Delikanlı olan biteni Beye anlatmış. Bey, ilginç bir karşılaşma demiş. Vezir kızı babasına benzemez. Hak, hukuk gözetir. Adalet nedir bilir.
Aradan bir hayli zaman geçmiş. Bir başka şehirde, Vali Paşa’ya tuzak kurulmuş. Delikanlı ve arkadaşları Vali Paşa konağını ablukaya almışlar. Vali Paşanın konağını basanlardan biri, elinde bir kızla pencereye çıkmış. Eğer demiş, çekilmezseniz, bu kızın kafasını keseceğim. Bayağıda kıymetli bir şeymiş. Vezirin kızıymışsın öyle mi? Gelsin de kurtarsın Vezir baban, çekmiş hançerini dayamış kızın boynuna, delikanlı ıslık çalan oklarından birini çıkarmış öyle bir nişan almış ki, ok, baskıncının boğazını delip geçmiş.
Kısa bir sıra sonra konak kurtarılmış. Vezirin kızı, o okçuya teşekkür etmek isterim demiş. Vali Paşa, yeğenimi kurtaran bu kahraman yüzünü açsın da görelim demiş. Yüzü sarılıların başındaki, oku savuran yiğit bu Vali Paşam demiş. Ancak. biz, Sultan emri olmadan yüzümüzü açamayız. Vezir kızı koşarak gitmiş okçunun boynuna sarılmış. Eliyle hafifçe açmış yüzünü. Sonra da biliyordum sen olduğunu demiş. Başlamış ağlamaya. Olaya şahit olanlar dururlar mı, hemen bir dedikodu yayılmış,
Vezir kızı kendini kurtaran yüzü sarılı okçuya sevdalanmış diye. Payitahta kadar uzanmış gitmiş o dedikodu.
Delikanlı ve yanındakiler her şeyi anlatmışlar Beye. Bey, yiğidim demiş, korkarım Vezirin kızı sana vurulmuş. Sen de onu unutamadın değil mi?
Delikanlı Beyim demiş, o Veziri oralarda kalsam öldürürdüm. Bu nasıl kader? Ne yapayım bana bir yol göster.

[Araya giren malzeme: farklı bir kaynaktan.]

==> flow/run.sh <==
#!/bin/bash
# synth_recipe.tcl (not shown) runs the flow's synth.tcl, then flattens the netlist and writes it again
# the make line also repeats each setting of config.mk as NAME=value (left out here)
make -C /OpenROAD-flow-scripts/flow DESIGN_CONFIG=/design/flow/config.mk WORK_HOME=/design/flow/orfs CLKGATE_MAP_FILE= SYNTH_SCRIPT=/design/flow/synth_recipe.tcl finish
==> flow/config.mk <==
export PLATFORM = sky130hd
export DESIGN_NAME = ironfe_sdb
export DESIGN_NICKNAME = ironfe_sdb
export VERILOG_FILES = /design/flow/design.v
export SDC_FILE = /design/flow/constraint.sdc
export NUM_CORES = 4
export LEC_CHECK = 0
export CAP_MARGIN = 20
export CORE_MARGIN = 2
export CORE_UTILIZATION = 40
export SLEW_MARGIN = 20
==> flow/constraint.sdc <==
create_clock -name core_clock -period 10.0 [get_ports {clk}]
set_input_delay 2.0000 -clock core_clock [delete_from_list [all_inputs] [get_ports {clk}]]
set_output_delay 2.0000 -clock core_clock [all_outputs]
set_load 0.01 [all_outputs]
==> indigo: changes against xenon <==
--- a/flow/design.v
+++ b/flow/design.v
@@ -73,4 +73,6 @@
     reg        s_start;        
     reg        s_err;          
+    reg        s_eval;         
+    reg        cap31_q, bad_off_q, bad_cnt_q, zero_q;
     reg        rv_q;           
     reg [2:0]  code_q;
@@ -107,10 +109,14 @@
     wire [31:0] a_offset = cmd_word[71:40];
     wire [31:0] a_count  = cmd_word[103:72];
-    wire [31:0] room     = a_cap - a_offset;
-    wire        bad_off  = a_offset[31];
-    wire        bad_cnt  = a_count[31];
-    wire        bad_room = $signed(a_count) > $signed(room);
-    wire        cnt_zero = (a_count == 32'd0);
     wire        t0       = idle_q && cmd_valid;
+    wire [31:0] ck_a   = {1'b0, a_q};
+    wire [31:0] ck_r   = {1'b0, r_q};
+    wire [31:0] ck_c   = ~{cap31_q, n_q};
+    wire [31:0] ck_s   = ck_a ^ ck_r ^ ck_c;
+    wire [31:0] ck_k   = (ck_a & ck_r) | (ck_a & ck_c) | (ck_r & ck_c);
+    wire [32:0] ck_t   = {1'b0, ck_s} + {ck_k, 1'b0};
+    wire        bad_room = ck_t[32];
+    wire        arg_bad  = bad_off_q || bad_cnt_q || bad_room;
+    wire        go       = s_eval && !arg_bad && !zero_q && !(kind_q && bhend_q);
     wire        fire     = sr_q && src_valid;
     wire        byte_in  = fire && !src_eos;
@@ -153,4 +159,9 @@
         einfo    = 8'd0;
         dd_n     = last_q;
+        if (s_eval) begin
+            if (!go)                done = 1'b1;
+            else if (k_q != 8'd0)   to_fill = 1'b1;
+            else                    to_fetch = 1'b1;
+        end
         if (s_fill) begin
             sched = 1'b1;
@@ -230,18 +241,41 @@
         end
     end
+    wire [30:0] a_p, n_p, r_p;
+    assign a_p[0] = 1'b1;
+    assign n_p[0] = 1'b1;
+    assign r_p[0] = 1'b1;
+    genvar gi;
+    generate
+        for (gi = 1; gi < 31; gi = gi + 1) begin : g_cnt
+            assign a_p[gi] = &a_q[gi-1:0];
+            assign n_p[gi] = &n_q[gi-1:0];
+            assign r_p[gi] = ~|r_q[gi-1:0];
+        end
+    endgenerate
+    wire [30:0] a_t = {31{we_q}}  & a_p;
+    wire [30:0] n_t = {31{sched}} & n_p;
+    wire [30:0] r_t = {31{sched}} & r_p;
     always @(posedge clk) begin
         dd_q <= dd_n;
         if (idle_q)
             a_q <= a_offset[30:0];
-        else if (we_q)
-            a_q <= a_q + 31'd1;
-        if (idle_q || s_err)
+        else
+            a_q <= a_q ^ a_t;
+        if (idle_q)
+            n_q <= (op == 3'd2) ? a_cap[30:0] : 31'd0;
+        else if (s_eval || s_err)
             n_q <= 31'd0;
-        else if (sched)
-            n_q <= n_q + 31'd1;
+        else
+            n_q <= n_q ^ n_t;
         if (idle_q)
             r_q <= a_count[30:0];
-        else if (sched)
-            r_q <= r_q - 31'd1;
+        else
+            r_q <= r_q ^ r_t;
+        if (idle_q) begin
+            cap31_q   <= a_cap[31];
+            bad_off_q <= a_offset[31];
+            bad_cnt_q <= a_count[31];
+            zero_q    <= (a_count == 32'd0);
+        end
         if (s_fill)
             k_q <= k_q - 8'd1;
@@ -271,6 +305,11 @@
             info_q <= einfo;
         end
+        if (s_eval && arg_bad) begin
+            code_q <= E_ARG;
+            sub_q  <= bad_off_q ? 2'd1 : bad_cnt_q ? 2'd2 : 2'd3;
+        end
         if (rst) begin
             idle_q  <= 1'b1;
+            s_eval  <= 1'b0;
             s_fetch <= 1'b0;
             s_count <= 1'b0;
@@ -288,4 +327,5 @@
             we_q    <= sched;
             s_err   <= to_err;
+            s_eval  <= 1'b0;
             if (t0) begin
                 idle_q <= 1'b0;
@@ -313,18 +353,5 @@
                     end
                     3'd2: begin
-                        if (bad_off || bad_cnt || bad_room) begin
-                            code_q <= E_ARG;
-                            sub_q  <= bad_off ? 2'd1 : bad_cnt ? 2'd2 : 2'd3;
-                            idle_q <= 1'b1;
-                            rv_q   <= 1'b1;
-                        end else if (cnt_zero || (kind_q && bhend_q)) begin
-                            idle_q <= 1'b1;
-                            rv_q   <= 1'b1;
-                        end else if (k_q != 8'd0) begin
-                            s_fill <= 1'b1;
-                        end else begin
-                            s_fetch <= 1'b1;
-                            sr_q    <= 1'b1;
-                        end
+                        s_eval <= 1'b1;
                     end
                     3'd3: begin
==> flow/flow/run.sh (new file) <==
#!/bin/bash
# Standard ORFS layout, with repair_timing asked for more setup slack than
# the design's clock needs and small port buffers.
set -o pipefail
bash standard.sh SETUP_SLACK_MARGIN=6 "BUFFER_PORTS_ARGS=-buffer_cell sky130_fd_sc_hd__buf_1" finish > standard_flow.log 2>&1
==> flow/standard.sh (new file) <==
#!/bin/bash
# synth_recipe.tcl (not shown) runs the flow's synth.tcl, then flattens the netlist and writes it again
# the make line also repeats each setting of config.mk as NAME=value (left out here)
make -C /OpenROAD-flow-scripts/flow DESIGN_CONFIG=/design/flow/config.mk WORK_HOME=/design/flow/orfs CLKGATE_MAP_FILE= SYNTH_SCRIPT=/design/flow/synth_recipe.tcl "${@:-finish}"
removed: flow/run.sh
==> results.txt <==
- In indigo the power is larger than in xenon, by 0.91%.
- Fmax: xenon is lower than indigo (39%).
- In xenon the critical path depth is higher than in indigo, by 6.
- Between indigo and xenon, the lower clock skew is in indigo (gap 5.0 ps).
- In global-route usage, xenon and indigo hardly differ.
Context: an optimization exercise on an open-source flow, tuned for small area, a short achievable clock period and few clock cycles per item. The choices shown serve that exercise and are no tape-out recipe.
Only simulation tests tie the RTL to the original design; equivalence was not proved.
Power and IR drop assume default switching activity.

## the baseline
==> flow/design.v <==
module b62_enc (
    input  wire         clk,
    input  wire         rst,
    input  wire [495:0] alpha,         
    input  wire         start,
    input  wire [15:0]  len,
    output wire         idle,
    input  wire         in_valid,
    input  wire [7:0]   in_data,
    output wire         in_ready,
    output wire         out_valid,
    output wire [7:0]   out_sym,
    output wire         out_last,
    input  wire         out_ready
);
    reg        running;      
    reg [15:0] bytes_left;   
    reg        blz;          
    reg        bl1;          
    reg [18:0] acc;          
    reg [4:0]  have;         
    reg        d5;           
    reg        irdy;         
    reg        idle_r;
    reg        ov;           
    reg [7:0]  osym;
    reg        olast;
    reg        ov1;          
    reg [7:0]  osym1;
    reg        olast1;
    wire       term = blz && (have <= 5'd6);
    wire       can  = running && (blz || (have >= 5'd6));
    wire       cmp  = (acc[4:1] == 4'hF) && (!term || acc[5]);
    wire       lst  = term && !cmp;
    wire [5:0] d    = {d5, acc[4:0]};
    reg [7:0] sym;
    integer k;
    always @(*) begin
        sym = 8'd0;
        for (k = 0; k < 62; k = k + 1)
            if (d == k[5:0])
                sym = sym | alpha[k*8 +: 8];
    end
    wire        ld   = irdy && in_valid;
    wire        step = can && !ov1;
    wire        pop  = ov && out_ready;
    wire [18:0] ins  = {11'd0, in_data} << have;
    wire [18:0] pre  = ld ? (acc | ins) : acc;
    wire [18:0] sh   = cmp ? (pre >> 5) : (pre >> 6);
    wire [18:0] acc_n = step ? (lst ? 19'd0 : sh) : pre;
    function [4:0] addc;
        input [4:0] h;
        input integer c;
        integer t;
        begin
            addc = 5'd0;
            for (t = 0; t < 20; t = t + 1)
                if (h == t)
                    addc = t + c;
        end
    endfunction
    wire [4:0]  h_01  = cmp ? addc(have, -5) : addc(have, -6);
    wire [4:0]  h_11  = cmp ? addc(have, 3) : addc(have, 2);
    wire [4:0]  have_n = lst && step ? 5'd0 :
                         {ld, step} == 2'b00 ? have :
                         {ld, step} == 2'b10 ? addc(have, 8) :
                         {ld, step} == 2'b01 ? h_01 : h_11;
    wire        r_00  = (have < 5'd12);
    wire        r_10  = (have < 5'd4);
    wire        r_01  = cmp ? (have < 5'd17) : (have < 5'd18);
    wire        r_11  = cmp ? (have < 5'd9) : (have < 5'd10);
    wire        blz_n = blz || (ld && bl1);
    wire        irdy_n = !blz_n && ({ld, step} == 2'b00 ? r_00 :
                                    {ld, step} == 2'b10 ? r_10 :
                                    {ld, step} == 2'b01 ? r_01 : r_11);
    wire [15:0] bl_dec = bytes_left - 16'd1;
    assign idle      = idle_r;
    assign in_ready  = irdy;
    assign out_valid = ov;
    assign out_sym   = osym;
    assign out_last  = olast;
    always @(posedge clk) begin
        if (rst) begin
            running    <= 1'b0;
            bytes_left <= 16'd0;
            blz        <= 1'b1;
            bl1        <= 1'b0;
            acc        <= 19'd0;
            have       <= 5'd0;
            d5         <= 1'b0;
            irdy       <= 1'b0;
            idle_r     <= 1'b1;
            ov         <= 1'b0;
            osym       <= 8'd0;
            olast      <= 1'b0;
            ov1        <= 1'b0;
            osym1      <= 8'd0;
            olast1     <= 1'b0;
        end else if (idle_r) begin
            if (start) begin
                running    <= (len != 16'd0);
                bytes_left <= len;
                blz        <= (len == 16'd0);
                bl1        <= (len == 16'd1);
                acc        <= 19'd0;
                have       <= 5'd0;
                d5         <= 1'b0;
                irdy       <= (len != 16'd0);
                idle_r     <= (len == 16'd0);
            end
        end else begin
            if (pop ? ov1 : ov) begin
                if (pop) begin
                    osym  <= osym1;
                    olast <= olast1;
                end
            end else begin
                osym  <= sym;
                olast <= lst;
            end
            if (!ov1) begin
                osym1  <= sym;
                olast1 <= lst;
            end
            ov  <= pop ? (ov1 || step) : (ov || step);
            ov1 <= !pop && (ov1 || (ov && step));
            if (step && lst)
                running <= 1'b0;
            if (pop && !ov1 && !running)
                idle_r <= 1'b1;
            acc  <= acc_n;
            have <= have_n;
            d5   <= acc_n[5] && (acc_n[4:1] != 4'hF);
            if (ld) begin
                bytes_left <= bl_dec;
                bl1        <= (bytes_left == 16'd2);
            end
            blz  <= blz_n;
            irdy <= irdy_n;
        end
    end
endmodule
This design comes from an exercise in tuning for a short achievable clock period on the open sky130 flow, not from production work.
No functional check of the RTL was part of this run.
Power and IR drop assume default switching activity.

[run.sh]
#!/bin/bash
# synth_recipe.tcl (not shown) runs the flow's synth.tcl, then flattens the netlist and writes it again
# the make line also repeats each setting of config.mk as NAME=value (left out here)
make -C /OpenROAD-flow-scripts/flow DESIGN_CONFIG=/design/flow/config.mk WORK_HOME=/design/flow/orfs CLKGATE_MAP_FILE= SYNTH_SCRIPT=/design/flow/synth_recipe.tcl finish
[config.mk]
export PLATFORM = sky130hd
export DESIGN_NAME = rcl57_scan_engine
export DESIGN_NICKNAME = rcl57_scan_engine
export VERILOG_FILES = /design/flow/design.v
export SDC_FILE = /design/flow/constraint.sdc
export NUM_CORES = 4
export LEC_CHECK = 0
export CAP_MARGIN = 20
export CORE_MARGIN = 2
export CORE_UTILIZATION = 40
export SETUP_SLACK_MARGIN = 5
export SLEW_MARGIN = 20
[constraint.sdc]
create_clock -name core_clock -period 7.5 [get_ports {clk}]
set_input_delay 1.5000 -clock core_clock [delete_from_list [all_inputs] [get_ports {clk}]]
set_output_delay 1.5000 -clock core_clock [all_outputs]
set_load 0.01 [all_outputs]
This design comes from an exercise in tuning for small area on the open sky130 flow, not from production work.
Only simulation tests tie the RTL to the original design; equivalence was not proved.
Power and IR drop assume default switching activity.

==> flow/design.v (excerpt) <==
module mnt_fxu (
    input  wire        clk,
    input  wire        rst,       
    input  wire        req,
    input  wire        we,
    input  wire [5:0]  addr,      
    input  wire [31:0] wdata,
    output wire        ready,
    output wire [31:0] rdata
);
==> flow/config.mk <==
export PLATFORM = sky130hd
export DESIGN_NAME = mnt_fxu
export DESIGN_NICKNAME = mnt_fxu
export VERILOG_FILES = /design/flow/design.v
export SDC_FILE = /design/flow/constraint.sdc
export NUM_CORES = 4
export LEC_CHECK = 0
export CAP_MARGIN = 20
export CORE_MARGIN = 2
export CORE_UTILIZATION = 45
export SLEW_MARGIN = 20
==> flow/constraint.sdc <==
create_clock -name core_clock -period 14.0 [get_ports {clk}]
set_input_delay 2.8000 -clock core_clock [delete_from_list [all_inputs] [get_ports {clk}]]
set_output_delay 2.8000 -clock core_clock [all_outputs]
set_load 0.01 [all_outputs]
standard.sh (not shown) runs the stock make flow with config.mk's settings and CLKGATE_MAP_FILE= SYNTH_SCRIPT=/design/flow/synth_recipe.tcl, a recipe that flattens the netlist after the stock synthesis.
==> flow/flow/run.sh <==
#!/bin/bash
# Standard ORFS layout, with small port buffers and a clock tree without dummy loads.
set -euo pipefail
export BUFFER_PORTS_ARGS="-buffer_cell sky130_fd_sc_hd__buf_1"
export CTS_ARGS='-sink_clustering_enable -repair_clock_nets -dont_use_dummy_load -sink_clustering_size 20 -sink_clustering_max_diameter 60 -buf_list sky130_fd_sc_hd__clkbuf_8'
bash standard.sh > standard_flow.log 2>&1
The baseline ran to the end with no violations.
This is an optimization exercise on Yosys and OpenROAD, whose aim is small area, not a production implementation.
In this exercise RTL edits were held to simulation tests only and were not proved equivalent to the original.
The flow treats the clock pin as an ideal source, which a real chip does not have.

==> module apwm, before the edit <==
module apwm (
    input  wire        clk,
    input  wire        rst_n,
    input  wire        op_cfg,
    input  wire        op_start,
    input  wire        op_setduty,
    input  wire        op_irqen,
    input  wire        op_irqclr,
    input  wire [31:0] op_data,
    output wire        pwm_out,
    output wire        irq
);
    reg        cfgd, run;            
    reg        wrap_if, wrap_ie;
    reg [15:0] top, div, cc, cc_act, pre, ctr;
    wire uninit = ~cfgd;
    wire run_n  = run | (cfgd & op_start);
    wire [15:0] pre_inc, ctr_inc, pre_ne, ctr_ne;
    wire [16:0] cp, cc_c, lt;
    wire pre_end;
    assign cp[0]   = 1'b1;
    assign cc_c[0] = pre_end;
    assign lt[0]   = 1'b0;
    genvar i;
    generate
        for (i = 0; i < 16; i = i + 1) begin : g_bit
            assign pre_inc[i] = pre[i] ^ cp[i];
            assign cp[i+1]    = pre[i] & cp[i];
            assign pre_ne[i]  = pre_inc[i] ^ div[i];
            assign ctr_inc[i] = ctr[i] ^ cc_c[i];
            assign cc_c[i+1]  = ctr[i] & cc_c[i];
            assign ctr_ne[i]  = ctr_inc[i] ^ top[i];
            assign lt[i+1]    = (~ctr[i] & cc_act[i]) | (~ctr[i] & lt[i]) | (cc_act[i] & lt[i]);
        end
    endgenerate
    assign pre_end = ~|pre_ne;
    wire   wrap    = run_n & pre_end & ~|ctr_ne;
    always @(posedge clk or negedge rst_n) begin
        if (!rst_n) begin
            cfgd    <= 1'b0;
            run     <= 1'b0;
            wrap_if <= 1'b0;
            wrap_ie <= 1'b0;
        end else begin
            if (uninit && op_cfg && op_data[15:0] != 16'd0 && op_data[31:16] != 16'd0)
                cfgd <= 1'b1;
            run <= run_n;
            if (op_irqen && cfgd)
                wrap_ie <= op_data[0];
            if (wrap)
                wrap_if <= 1'b1;
            else if (op_irqclr)
                wrap_if <= 1'b0;
        end
    end
    always @(posedge clk) begin
        if (uninit) begin
            top <= op_data[15:0];
            div <= op_data[31:16];
        end
        cc  <= uninit ? 16'd0 : (op_setduty ? op_data[15:0] : cc);
        pre <= (!run_n || pre_end) ? 16'd0 : pre_inc;
        ctr <= (!run_n || wrap) ? 16'd0 : ctr_inc;
        if (!run || wrap)
            cc_act <= cc;
    end
    assign pwm_out = run & lt[16];
    assign irq     = wrap_if & wrap_ie;
endmodule
What follows belongs to an exercise in optimizing a design on an open flow for small area; a production flow would make more cautious choices. The RTL was checked by simulation tests, not by an equivalence proof against the original design. Power and IR drop assume default switching activity.

==> design/flow/design.v <==
module epd_scan (
    input  wire       clk,
    input  wire       rst,
    input  wire       start,       
    input  wire [3:0] op,
    input  wire [4:0] arg,         
    input  wire [7:0] hw_byte,     
    output reg        busy,
    output reg        vdd,
    output reg        vneg,
    output reg        vpos,
    output reg        le,
    output reg        oe,
    output reg        cl,
    output reg        sph,
    output reg  [7:0] d,
    output reg        ckv,
    output reg        gmode,
    output reg        spv
);
    localparam OP_SET    = 4'd0;
    localparam OP_WAIT   = 4'd1;
    localparam OP_QCLK   = 4'd2;
    localparam OP_VSTART = 4'd3;
    localparam OP_VSTOP  = 4'd4;
    localparam OP_VWRITE = 4'd5;
    localparam OP_VSKIP  = 4'd6;
    localparam OP_VBULK  = 4'd7;
    localparam OP_HSTART = 4'd8;
    localparam OP_HWRITE = 4'd9;
    localparam OP_HSTOP  = 4'd10;
    localparam OP_GROUND = 4'd11;
    localparam P_VDD = 4'd0, P_VNEG = 4'd1, P_VPOS = 4'd2, P_LE = 4'd3, P_OE = 4'd4;
    localparam P_CL = 4'd5, P_SPH = 4'd6, P_CKV = 4'd7, P_GMODE = 4'd8, P_SPV = 4'd9;
    localparam P_BUS = 4'd15;
    localparam W_CLK = 4'd0, W_QCLK = 4'd1, W_SW = 4'd2, W_SB = 4'd3, W_SS = 4'd4;
    localparam W_IDLE = 4'd5, W_IDLES = 4'd6, W_LATCH = 4'd7, W_VDD = 4'd8;
    localparam W_VNEG = 4'd9, W_DIS = 4'd10, W_SETTLE = 4'd11;
    localparam T_CLK           = 9'd1;
    localparam T_QCLK          = 9'd1;
    localparam T_STROBE_WRITE  = 9'd5;
    localparam T_STROBE_BULK   = 9'd8;
    localparam T_STROBE_SKIP   = 9'd1;
    localparam T_IDLE          = 9'd12;
    localparam T_IDLE_SKIP     = 9'd2;
    localparam T_LATCH         = 9'd1;
    localparam T_PWR_VDD       = 9'd40;
    localparam T_PWR_VNEG      = 9'd200;
    localparam T_PWR_DISCHARGE = 9'd400;
    localparam T_CLEAR_SETTLE  = 9'd20;
    reg [3:0]  cur_op;
    reg [4:0]  cur_arg;
    reg [4:0]  step;
    reg [8:0] tmr;
    reg        s_wait;      
    reg [3:0]  s_pin;       
    reg        s_val;       
    reg [7:0]  s_bus;       
    reg [3:0]  s_tsel;      
    reg        s_last;      
    reg [8:0] s_len;       
    task qclk_step(input [1:0] q);
        begin
            case (q)
                2'd0: begin s_pin = P_CKV; s_val = 1'b1; end
                2'd1: begin s_wait = 1'b1; s_tsel = W_QCLK; end
                2'd2: begin s_pin = P_CKV; s_val = 1'b0; end
                default: begin s_wait = 1'b1; s_tsel = W_QCLK; end
            endcase
        end
    endtask
    reg [4:0] sm1;
    always @(*) begin
        s_wait = 1'b0;
        s_pin  = P_CKV;
        s_val  = 1'b0;
        s_bus  = 8'h00;
        s_tsel = W_CLK;
        s_last = 1'b0;
        sm1    = step - 5'd1;
        case (cur_op)
            OP_SET: begin
                s_pin  = cur_arg[4:1];
                s_val  = cur_arg[0];
                s_last = 1'b1;
            end
            OP_WAIT: begin
                s_wait = 1'b1;
                s_tsel = cur_arg[3:0];
                s_last = 1'b1;
            end
            OP_QCLK: begin
                qclk_step(step[1:0]);
                s_last = (step == 5'd3);
            end
            OP_VSTART: begin
                case (step)
                    5'd0:  begin s_pin = P_GMODE; s_val = 1'b1; end
                    5'd5:  begin s_pin = P_SPV;   s_val = 1'b0; end
                    5'd10: begin s_pin = P_SPV;   s_val = 1'b1; end
                    5'd1, 5'd2, 5'd3, 5'd4:     qclk_step(sm1[1:0]);
                    5'd6, 5'd7, 5'd8, 5'd9:     qclk_step(step[1:0] - 2'd2);
                    default:                    qclk_step(step[1:0] - 2'd3);
                endcase
                s_last = (step == 5'd14);
            end
            OP_VSTOP: begin
                if (step == 5'd0) begin
                    s_pin = P_GMODE; s_val = 1'b0;
                end else begin
                    qclk_step(sm1[1:0]);
                end
                s_last = (step == 5'd20);
            end
            OP_VWRITE, OP_VSKIP: begin
                case (step)
                    5'd0: begin s_pin = P_CKV; s_val = 1'b1; end
                    5'd1: begin s_pin = P_OE;  s_val = 1'b1; end
                    5'd2: begin s_wait = 1'b1; s_tsel = (cur_op == OP_VWRITE) ? W_SW : W_SS; end
                    5'd3: begin s_pin = P_OE;  s_val = 1'b0; end
                    5'd4: begin s_pin = P_CKV; s_val = 1'b0; end
                    default: begin s_wait = 1'b1; s_tsel = (cur_op == OP_VWRITE) ? W_IDLE : W_IDLES; end
                endcase
                s_last = (step == 5'd5);
            end
            OP_VBULK: begin
                case (step)
                    5'd0: begin s_pin = P_CKV; s_val = 1'b1; end
                    5'd1: begin s_wait = 1'b1; s_tsel = W_SB; end
                    5'd2: begin s_pin = P_CKV; s_val = 1'b0; end
                    default: begin s_wait = 1'b1; s_tsel = W_IDLE; end
                endcase
                s_last = (step == 5'd3);
            end
            OP_HSTART: begin
                case (step)
                    5'd0: begin s_pin = P_LE;  s_val = 1'b0; end
                    5'd1: begin s_pin = P_OE;  s_val = 1'b0; end
                    default: begin s_pin = P_SPH; s_val = 1'b0; end
                endcase
                s_last = (step == 5'd2);
            end
            OP_HWRITE: begin
                case (step)
                    5'd0: begin s_pin = P_BUS; s_bus = hw_byte; end
                    5'd1: begin s_wait = 1'b1; s_tsel = W_CLK; end
                    5'd2: begin s_pin = P_CL; s_val = 1'b1; end
                    5'd3: begin s_wait = 1'b1; s_tsel = W_CLK; end
                    default: begin s_pin = P_CL; s_val = 1'b0; end
                endcase
                s_last = (step == 5'd4);
            end
            OP_HSTOP: begin
                case (step)
                    5'd0: begin s_pin = P_LE; s_val = 1'b1; end
                    5'd1: begin s_wait = 1'b1; s_tsel = W_LATCH; end
                    5'd2: begin s_pin = P_LE; s_val = 1'b0; end
                    default: begin s_pin = P_SPH; s_val = 1'b1; end
                endcase
                s_last = (step == 5'd3);
            end
            OP_GROUND: begin
                case (step)
                    5'd0: s_pin = P_LE;
                    5'd1: s_pin = P_OE;
                    5'd2: s_pin = P_CL;
                    5'd3: s_pin = P_SPH;
                    5'd4: begin s_pin = P_BUS; s_bus = 8'h00; end
                    5'd5: s_pin = P_CKV;
                    5'd6: s_pin = P_GMODE;
                    default: s_pin = P_SPV;
                endcase
                s_val  = 1'b0;
                s_last = (step == 5'd7);
            end
            default: s_last = 1'b1;
        endcase
        case (s_tsel)
            W_CLK:    s_len = T_CLK;
            W_QCLK:   s_len = T_QCLK;
            W_SW:     s_len = T_STROBE_WRITE;
            W_SB:     s_len = T_STROBE_BULK;
            W_SS:     s_len = T_STROBE_SKIP;
            W_IDLE:   s_len = T_IDLE;
            W_IDLES:  s_len = T_IDLE_SKIP;
            W_LATCH:  s_len = T_LATCH;
            W_VDD:    s_len = T_PWR_VDD;
            W_VNEG:   s_len = T_PWR_VNEG;
            W_DIS:    s_len = T_PWR_DISCHARGE;
            default:  s_len = T_CLEAR_SETTLE;
        endcase
    end
    wire step_done = !s_wait || (tmr + 9'd1 >= s_len);
    always @(posedge clk) begin
        if (rst) begin
            busy  <= 1'b0;
            step  <= 5'd0;
            tmr   <= 9'd0;
            cur_op  <= OP_SET;
            cur_arg <= 5'd0;
            vdd <= 1'b0; vneg <= 1'b0; vpos <= 1'b0; le <= 1'b0; oe <= 1'b0;
            cl <= 1'b0; sph <= 1'b0; d <= 8'h00; ckv <= 1'b0; gmode <= 1'b0; spv <= 1'b0;
        end else if (!busy) begin
            if (start) begin
                busy    <= 1'b1;
                cur_op  <= op;
                cur_arg <= arg;
                step    <= 5'd0;
                tmr     <= 9'd0;
            end
        end else begin
            if (!s_wait) begin
                case (s_pin)
                    P_VDD:   vdd   <= s_val;
                    P_VNEG:  vneg  <= s_val;
                    P_VPOS:  vpos  <= s_val;
                    P_LE:    le    <= s_val;
                    P_OE:    oe    <= s_val;
                    P_CL:    cl    <= s_val;
                    P_SPH:   sph   <= s_val;
                    P_CKV:   ckv   <= s_val;
                    P_GMODE: gmode <= s_val;
                    P_SPV:   spv   <= s_val;
                    P_BUS:   d     <= s_bus;
                    default: ;
                endcase
            end
            if (step_done) begin
                tmr <= 9'd0;
                if (s_last) busy <= 1'b0;
                else        step <= step + 5'd1;
            end else begin
                tmr <= tmr + 9'd1;
            end
        end
    end
endmodule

Bey, su akar mecrasını bulur yiğidim demiş az sabır.
Vezir kızı Payitahta döndüğünde, Sultan çağırmış Vezir kızını. Nasıl biri bu delikanlı demiş. Kız, kılıcı demiş, sizin fedainizin tekniği ile kullanıyor. Ok konusunda neredeyse oku iğne deliğinden geçirecek. Kim bu Sultanım? Neden yollarımız bu kadar çok kesişmeye başladı? Saltan tebessüm etmiş, Vezir hemen bir çare düşünmüş. Kızını isteyen bir Bey oğluna haber uçurmuş. Birkaç güne kadar gelinini yolluyorum diye. Oralara haber uçarda, ölüm kalesine uçmaz mı? Kale Beyi, delikanlım demiş, sana bir iş çıktı. Komuta sende. Sultanımızın emridir. Bir düğün kervanı basacaksın. Gelini buraya getireceksin. Yiğit, kendi gibi olan yiğitlerle basmış kervanı. Gelini arabasıyla birlikte almış getirmiş ölüm kalesine. Vezirin kızı inmiş arabadan, neresi burası demiş. Kale Beyi, buraya ölüm kalesi derler demiş. Buraya akıl sır ermez. İstemediğin bir evlilikten kurtardık seni. Senin düğününü ben yapacağım. Kız bir anlam verememiş. Ancak, yüzü sarılı cengaverlerin dolaştığı kalede bir şeylerin döndüğünü hesap etmiş. Kale Beyi, gel bakalım gelin hanım demiş, götürmüş kaledeki odasına. Sonra da emir vermiş, çağırın şu damadı. Delikanlı girmiş içeri. Kale Beyi, yiğidim demiş, aç bakalım yüzünü, gelin hanım fazla merakta kalmasın. Delikanlı yüzünü açınca Vezir kızı sarılmış yiğidin boynuna. Biliyordum-biliyordum diye ağlamış.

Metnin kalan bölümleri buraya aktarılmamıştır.